Not bartering our ideological principles, we must act in a mature and realistic manner and act in accordance with the will of the people, the base from which republicanism draws its support.
We need to take heed of the wants and desires of the Irish people. There is no merit in attempting to represent them while continuing to ignore them. This should be the antithesis of republicanism.
Republicanism historically has offered the people of this island a vision of self-determination, free from the benign influences of foreign power holders, a democratic ideology which seeks not only a constitutional change but offers ownership of the Ireland to the entire people of Ireland. The proponents of this vision have offered the only viable alternative to imperialism in the past three centuries, degrading that status to that of a political quagmire or a bit part attempt to remove the British connection would be a denigration of past struggles and regressive to the objectives of Irish separatism. This cannot happen, we will not allow it to happen – for both ourselves and for the future generations who deserve our efforts to be directed into building a credible, cohesive and capable vehicle. One that can deliver an end to partition and secure Irish sovereignty.
The integrity of the republican position must be maintained by those who espouse it. This can only be done through avant garde thinking, future orientated strategies and sincere attempts to advance that position. Sticking to handed down narratives and continuing to pursue failed or failing ventures in the hope of remaining relevant is accelerating irrelevancy. Wallowing in mediocrity created by this irrelevancy is sapping the integrity of the republican position. Irish republicans must make innovative, creative and bold decisions to uphold this integrity.

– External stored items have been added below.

==> src/rtl/core/apph_pkg.sv <==
// ----------------------------------------------------------------------------
// apph_pkg
// shared types, codes and the packet type lookup for the header parser
// ----------------------------------------------------------------------------
package apph_pkg;

   typedef struct packed {
      logic       kind;
      logic [7:0] rx_byte;
   } req_type;

   typedef struct packed {
      logic       payload_valid;
      logic [6:0] payload_byte;
      logic       packet_done;
      logic [7:0] from_node;
      logic [7:0] to_node;
      logic [7:0] next_talker;
      logic [3:0] packet_type;
      logic       error_valid;
      logic [3:0] error_code;
   } rsp_type;

   typedef enum logic {
      CSR_NODE_BOUND  = 1'b0,
      CSR_FIELD_LIMIT = 1'b1
   } csr_index_type;

   typedef struct packed {
      logic          valid;
      csr_index_type index;
      logic [7:0]    data;
   } csr_wr_type;

   typedef enum logic [2:0] {
      CLS_SOH   = 3'd0,
      CLS_DIGIT = 3'd1,
      CLS_ALPHA = 3'd2,
      CLS_EQUAL = 3'd3,
      CLS_EOS   = 3'd4,
      CLS_JUNK  = 3'd5,
      CLS_WS    = 3'd6
   } cls_type;

   typedef enum logic [3:0] {
      ST_LISTEN  = 4'd0,
      ST_START   = 4'd1,
      ST_FROM    = 4'd2,
      ST_ENDFROM = 4'd3,
      ST_TO      = 4'd4,
      ST_ENDTO   = 4'd5,
      ST_NEXT    = 4'd6,
      ST_ENDNEXT = 4'd7,
      ST_TYPE    = 4'd8,
      ST_VALUE   = 4'd9,
      ST_PAYLOAD = 4'd10
   } state_type;

   typedef enum logic [3:0] {
      ERR_OVERRUN   = 4'd0,
      ERR_TIMEOUT   = 4'd1,
      ERR_BAD_START = 4'd2,
      ERR_BAD_FROM  = 4'd3,
      ERR_BAD_TO    = 4'd4,
      ERR_BAD_NEXT  = 4'd5,
      ERR_BAD_TYPE  = 4'd6,
      ERR_BAD_VALUE = 4'd7,
      ERR_INV_FROM  = 4'd8,
      ERR_INV_TO    = 4'd9,
      ERR_INV_NEXT  = 4'd10,
      ERR_INV_TYPE  = 4'd11
   } err_code_type;

   localparam logic [3:0] PKT_INVALID = 4'd0;
   localparam logic [3:0] PKT_TALK    = 4'd1;
   localparam logic [3:0] PKT_DATA    = 4'd2;
   localparam logic [3:0] PKT_ACK     = 4'd3;
   localparam logic [3:0] PKT_BACK    = 4'd4;
   localparam logic [3:0] PKT_QUERY   = 4'd5;
   localparam logic [3:0] PKT_NODEID  = 4'd6;
   localparam logic [3:0] PKT_CONFIG  = 4'd7;
   localparam logic [3:0] PKT_PING    = 4'd8;
   localparam logic [3:0] PKT_START   = 4'd9;
   localparam logic [3:0] PKT_HUSH    = 4'd10;
   localparam logic [3:0] PKT_RESEND  = 4'd11;
   localparam logic [3:0] PKT_END     = 4'd12;

   localparam logic [7:0] NODE_BOUND_RESET  = 8'd255;
   localparam logic [7:0] FIELD_LIMIT_RESET = 8'd64;
   localparam logic [6:0] CHAR_MASK         = 7'h7F;

   // letter position within its case group selects the type
   function automatic logic [3:0] type_lookup(input logic [4:0] pos);
      logic [3:0] t;
      unique case (pos)
         5'd1:    t = PKT_ACK;
         5'd2:    t = PKT_BACK;
         5'd3:    t = PKT_CONFIG;
         5'd4:    t = PKT_DATA;
         5'd5:    t = PKT_END;
         5'd8:    t = PKT_HUSH;
         5'd14:   t = PKT_NODEID;
         5'd16:   t = PKT_PING;
         5'd17:   t = PKT_QUERY;
         5'd18:   t = PKT_RESEND;
         5'd19:   t = PKT_START;
         5'd20:   t = PKT_TALK;
         default: t = PKT_INVALID;
      endcase
      return t;
   endfunction

endpackage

Republicans recognise that we not only need to get our house in order, but we must begin its construction. Therefore, the republican movement is moving forward with a 21st century agenda. We are refining our message and strategising our own unique way of articulating political dissent. We are reshaping our public outreach and appearance. This change will be too much for some people. Some people will lose their seat at the table, many already have. We are not republican elitists, but we won’t allow anybody to undermine the integrity or forward trajectory of a rejuvenated republican base. Republicans have demonstrated this in recent times.
Irish republicans must provide a coherent vision of the future, what a United Ireland will look like, how it will benefit the Irish people as a whole and how we can achieve this. The window of opportunity has been made smaller by the latest election results. Republicans must begin the change this and widen the window. An opportunity, albeit small, exists for republicans to forge together and ensure our vision of the future enters national debate.
I appeal to each of you here today, to go from here and think about our message. Think about the republican position in the local and global context. Think about how best to advance that position in line with current political realities.
Easter is a time for reflection and opportunities are for those who seize them.
Beir bua.
In the second decade of the 21st century there are better ways to resist the continued British Occupation of our island nation than through force of arms. An unarmed struggle is not just rhetoric and its is not just about politics. Language, culture, education, technology and so on are all platforms for the advancement of republican goals and objectives. Each is a distinct battlefield in its own right and victories on each one when taken collectively can win the whole damn war.